What you should do:
Across the entries below, how many lines have the string "constraint" in them? Reply with only the number.

Stored data entries

# # # # #

**config.mk**
```make
export PLATFORM = sky130hd
export DESIGN_NAME = uart_tx_serializer
export DESIGN_NICKNAME = d
export VERILOG_FILES = /design/src/rtl/uart_tx_pkg.sv /design/src/rtl/uart_tx_parity_calc.sv /design/src/rtl/uart_tx_serializer.sv
export SDC_FILE = /design/constraint.sdc
export NUM_CORES = 1
export LEC_CHECK = 0
export CORE_MARGIN = 3
export CORE_UTILIZATION = 40
export CTS_CLUSTER_SIZE = 12
export DETAILED_ROUTE_END_ITERATION = 12
export GPL_TIMING_DRIVEN = 0
export PLACE_DENSITY_LB_ADDON = 0.08
export SYNTH_ARGS = -nofsm -noshare
export SYNTH_HDL_FRONTEND = slang
export SYNTH_SLANG_ARGS = --single-unit
```
**constraint.sdc**
```tcl
create_clock -name clk -period 1.1 [get_ports clk]
set_input_delay 0.22 -clock clk [delete_from_list [all_inputs] [get_ports clk]]
set_output_delay 0.22 -clock clk [all_outputs]
set_load 0.02 [all_outputs]
```
**src/rtl/uart_tx_pkg.sv**
```systemverilog
// Shared definitions for the UART TX datapath and controller:
// default frame width, parity type encodings and TX output mux select codes.
package uart_tx_pkg;

    localparam int UART_DATA_WIDTH = 8;

    localparam logic PAR_EVEN = 1'b0;
    localparam logic PAR_ODD  = 1'b1;

    typedef enum logic [1:0] {
        MUX_START  = 2'b00,
        MUX_STOP   = 2'b01,
        MUX_DATA   = 2'b10,
        MUX_PARITY = 2'b11
    } tx_mux_sel_e;

endpackage

```
**src/rtl/uart_tx_parity_calc.sv**
```systemverilog
// Registered parity of the word being loaded into the serializer.
// The value is taken from the parallel input at load time, so it stays stable
// while the shift register empties.
module uart_tx_parity_calc
    import uart_tx_pkg::*;
#(
    parameter int DATA_WIDTH = UART_DATA_WIDTH
) (
    input  logic                  clk,
    input  logic                  rst,
    input  logic [DATA_WIDTH-1:0] data,
    input  logic                  par_typ,
    input  logic                  load,
    output logic                  par_bit
);

    // capture even/odd parity of the incoming word on load, hold otherwise
    always_ff @(posedge clk) begin
        if (rst) begin
            par_bit <= 1'b0;
        end else if (load) begin
            par_bit <= (par_typ == PAR_ODD) ? ~^data : ^data;
        end
    end

endmodule

```
**src/rtl/uart_tx_serializer.sv**
```systemverilog
// UART TX serializer: latches a parallel word when the controller is free and
// shifts it out LSB first, one bit per ser_en cycle after a start-bit cycle.
// ser_done flags the last data bit to the controller.
// Build option: UART_TX_SER_PARITY_EN enables the registered parity bit;
// without it par_bit is tied low and par_typ is ignored.
module uart_tx_serializer
    import uart_tx_pkg::*;
#(
    parameter int DATA_WIDTH = UART_DATA_WIDTH
) (
    input  logic                  clk,
    input  logic                  rst,
    input  logic [DATA_WIDTH-1:0] p_data,
    input  logic                  data_valid,
    input  logic                  free,
    input  logic                  ser_en,
    input  logic                  par_typ,
    output logic                  ser_data,
    output logic                  ser_done,
    output logic                  par_bit
);

    localparam int CW = $clog2(DATA_WIDTH + 1);
    localparam logic [CW-1:0] CNT_LAST = CW'(DATA_WIDTH);

    logic [DATA_WIDTH-1:0] shreg;
    logic [CW-1:0]         cnt;
    logic                  load;

    assign load = data_valid && free;

    // cnt 0 is the start-bit cycle; data bits are presented at cnt 1..DATA_WIDTH.
    // The shift happens after bits 0..DATA_WIDTH-2, so the MSB sits in shreg[0]
    // for the final cycle. Dropping ser_en rewinds to the start-bit cycle but
    // keeps whatever bits remain in shreg.
    always_ff @(posedge clk) begin
        if (rst) begin
            shreg <= '0;
            cnt   <= '0;
        end else if (load) begin
            shreg <= p_data;
            cnt   <= '0;
        end else if (ser_en) begin
            if (cnt == CNT_LAST) begin
                cnt <= '0;
            end else begin
                cnt <= cnt + CW'(1);
                if (cnt != '0) begin
                    shreg <= {1'b0, shreg[DATA_WIDTH-1:1]};
                end
            end
        end else begin
            cnt <= '0;
        end
    end

    assign ser_data = shreg[0];
    assign ser_done = ser_en && (cnt == CNT_LAST);

`ifdef UART_TX_SER_PARITY_EN
    uart_tx_parity_calc #(
        .DATA_WIDTH(DATA_WIDTH)
    ) u_parity_calc (
        .clk     (clk),
        .rst     (rst),
        .data    (p_data),
        .par_typ (par_typ),
        .load    (load),
        .par_bit (par_bit)
    );
`else
    logic unused_par_typ;
    assign unused_par_typ = par_typ;
    assign par_bit        = 1'b0;
`endif

endmodule

```
==> results.json <==
{
  "violations": "setup timing",
  "worstPathArrival_ns": 1.14,
  "relSlewSlack_pct": 66.26,
  "finalInstanceArea_sq_um": 873.3,
  "synth_edf_count": 0,
  "critPathMaxStageDelay_ns": 0.33,
  "synthesis.instances": 70,
  "dieArea_sq_mm": 0.002028,
  "p_leak_nw": 0.3113,
  "drtIter0Drc": 14,
  "rows": 13,
  "crit_required_ns": 0.88,
  "grt_pass1_vias": 563,
  "synth_area_per_cell_sq_um": 8.705,
  "cts_hold_buf": 0,
  "min_path_type": "in2reg",
  "dp.cells": 97,
  "status": "finished with violations",
  "fin_nets": 106,
  "maxSlewViolCount": 0,
  "ys_seq_area_share_pct": 39.43,
  "root_buffer": "clkbuf_4",
  "maxCapViolCount": 0,
  "cp_max_fo": 4,
  "worstSkewPairLatency_ns": 0.27,
  "area_delta_synth_final_pct": 43.33,
  "cts_htree_levels": 1,
  "die_w_microns": 45.03,
  "finClkSkew_ns": 0.003993,
  "crit_type": "reg2out",
  "post-route-min-period_ns": 1.363,
  "cts_buffers": 3,
  "drive_above_1_share_pct": 31.82,
  "syn-cell-area_sq_um": 609.3,
  "start_util_pct": 44.60,
  "synth_top_area_cell": "dfxtp_1",
  "cts_tree": "yes",
  "synth.distinct_cells": 23,
  "via_per_inst": 5.796,
  "hold_viol_final": 0,
  "startpoint_type": "flip-flop",
  "crit_chain": "inv_2 > ha_4 > nand2_4 > nor3_4 > buf_6",
  "drc_errors": 0,
  "syn-num-nets": 86,
  "synth_flop_cell": "dfxtp_1",
  "grt_usage_pct": 16.13,
  "dr.pass1.iters": 4,
  "port_buffers": 12,
  "yosysMostFrequentCell": "dfxtp_1",
  "gp_congestion": 0.7552,
  "p_per_area_mw_per_mm2": 1049,
  "diodes": 0,
  "async_flop_share_pct": 0,
  "max_freq_mhz": 733.5,
  "cts.sinks": 12,
  "synthTopCellsByCount": "dfxtp_1, nand3_1, nor2_1",
  "synth_top_area_share_pct": 39.43,
  "crit_path_end_kind": "output port",
  "num_vias": 597,
  "placed_area_sq_um": 774.5,
  "worstMarginPinSlew_ns": 0.5061,
  "grt_pass1_wl_microns": 2339,
  "core_sq_mm": 0.001366,
  "setup_viol": 10,
  "overflow": 0,
  "totalWireLength_microns": 1515,
  "vdd_drop_max_mv": 0.8717,
  "synth_area_leaders": "dfxtp_1, a311oi_1, nand3_1",
  "grt_start_max_net_pins": 11,
  "min_period_over_period_pct": 123.9,
  "cp_slowest_cell": "dfxtp_2",
  "layout.cells.non_filler": 103,
  "dpl.hpwl_microns": 929.2,
  "fin_ws_ns": -0.2634,
  "wire_per_inst_microns": 14.71,
  "rsz0062_at_grt": "true",
  "synth-seq-cells": 12,
  "ant_nets": 0,
  "antenna_found_initial": 0,
  "clkSlewWorstSetupHoldPaths_ns": 0.07,
  "total_power_w": 0.0009162,
  "dieHeight_microns": 45.03,
  "yosys_warnings": 0,
  "clockBufferDepth": 2,
  "fillers": 124,
  "pin_count": 17
}
==> layout by cell type (no fill, tap or decap), drive strengths merged, types with 2 or more instances in the layout <==
cell type / instances
a311oi: 7
buf: 9
a21oi: 2
nor3: 2
dfxtp: 12
nand2: 2
o211ai: 2
clkdlybuf4s50: 10
or2b: 2
nand3b: 2
clkbuf: 4
nor2: 8
ha: 2
nand3: 8
inv: 3
o21ai: 7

# # # # #

Task solution:
2